Casi en todas partes de Asia es relativamente elevado el número de vocaciones al sacerdocio y a la vida religiosa, y también nos alegra observar que en numerosos países asiáticos hay muchos laicos que son plenamente conscientes de su responsabilidad cristiana. Participan de múltiples maneras en la vida de la Iglesia. Muchos laicos son, además, profundamente conscientes de su deber de ser testigos auténticos de Cristo y de contribuir al progreso del reino de Dios.

Por todas partes la Iglesia está bien arraigada y presta a la gente servicios muy apreciados. A veces, algunas instituciones no están realmente al servicio de los más pobres. Sin embargo, nos complace constatar que se están realizando esfuerzos cada vez mayores para lograr que las instituciones de la Iglesia ayuden verdaderamente a los más necesitados. Al mismo tiempo, notamos con alegría que algunos no dudan en salir de grandes instituciones para compartir la vida de los más desvalidos y luchar junto con ellos en la defensa de sus derechos.

Así pues, debemos tener confianza. El Espíritu del Señor está actuando de una forma muy evidente en Asia, y la Iglesia es muy activa en este continente. Con Cristo ya hemos vencido a la muerte. Con él ya hemos resucitado.

Sin complacernos en los logros conseguidos en el pasado, deberíamos conservar el fervor del espíritu, como afirmó el Papa Pablo VI: «Conservemos la dulce y confortadora alegría de evangelizar, incluso cuando hay que sembrar entre lágrimas.
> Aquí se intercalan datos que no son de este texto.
===== config.mk =====
export PLATFORM = sky130hd
export DESIGN_NAME = cpu_stall_refresh
export DESIGN_NICKNAME = d
export VERILOG_FILES = /design/src/rtl/cpu_stall_refresh.sv
export SDC_FILE = /design/constraint.sdc
export NUM_CORES = 1
export LEC_CHECK = 0
export BUFFER_PORTS_ARGS = -buffer_cell sky130_fd_sc_hd__buf_4
export CAP_MARGIN = 20
export CELL_PAD_IN_SITES_DETAIL_PLACEMENT = 1
export CELL_PAD_IN_SITES_GLOBAL_PLACEMENT = 1
export CORE_MARGIN = 2
export CORE_UTILIZATION = 48
export CTS_BUF_LIST = sky130_fd_sc_hd__clkbuf_8
export DETAILED_ROUTE_END_ITERATION = 16
export PLACE_DENSITY = 0.89
export RECOVER_POWER = 25
export SYNTH_ARGS = -nofsm -noshare
export SYNTH_HDL_FRONTEND = slang
export SYNTH_SLANG_ARGS = --single-unit

===== constraint.sdc =====
create_clock -name clk -period 2.5 [get_ports clk]
set_input_delay 0.25 -clock clk [delete_from_list [all_inputs] [get_ports clk]]
set_output_delay 0.25 -clock clk [all_outputs]
set_load 0.01 [all_outputs]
Hagámoslo (...) con un ímpetu que nadie ni nada sea capaz de extinguir. (...) Y ojalá que el mundo actual .que busca a veces con angustia, a veces con esperanza. pueda así recibir la buena nueva, no a través de evangelizadores tristes y desalentados, impacientes o ansiosos, sino a través de ministros del Evangelio, cuya vida irradia el fervor de quienes han recibido, ante todo en sí mismos, la alegría de Cristo y aceptan consagrar su vida a la tarea de anunciar el reino de Dios y de implantar la Iglesia en el mundo» (Evangelii nuntiandi, 80).

Este mensaje sólo se refiere a algunas de las cuestiones tratadas en el Sí- nodo. Se debatieron muchos otros temas, que han sido recogidos en las diversas proposiciones presentadas al Santo Padre y que, posiblemente, serán incorporadas a la exhortación apostólica postsinodal que esperamos.

Oración conclusiva

8. Hemos concluido el Sínodo como lo comenzamos, con el sacrificio eucarístico, en el que, a través de las palabras de consagración, el pan y el vino se convierten en el Cuerpo y la Sangre de Cristo, y la Asamblea se transforma en «un solo cuerpo y un solo espíritu» en Cristo. De ahora en adelante este encuentro con Jesús debe continuar en todo el continente asiático. Esta labor corresponde al Espíritu Santo, que siempre está a nuestro lado para ayudarnos. Nos dirigimos a María, en cuyo seno Cristo fue formado por el Espíritu Santo. Oramos para que ella interceda por nosotros, a fin de que, como Jesús, su Hijo divino, la Iglesia se convierta cada vez más en una Iglesia servidora, que prosiga su misión de amor y servicio a los pueblos de Asia, «para que tengan vida y la tengan en abundancia» (Jn 10, 10).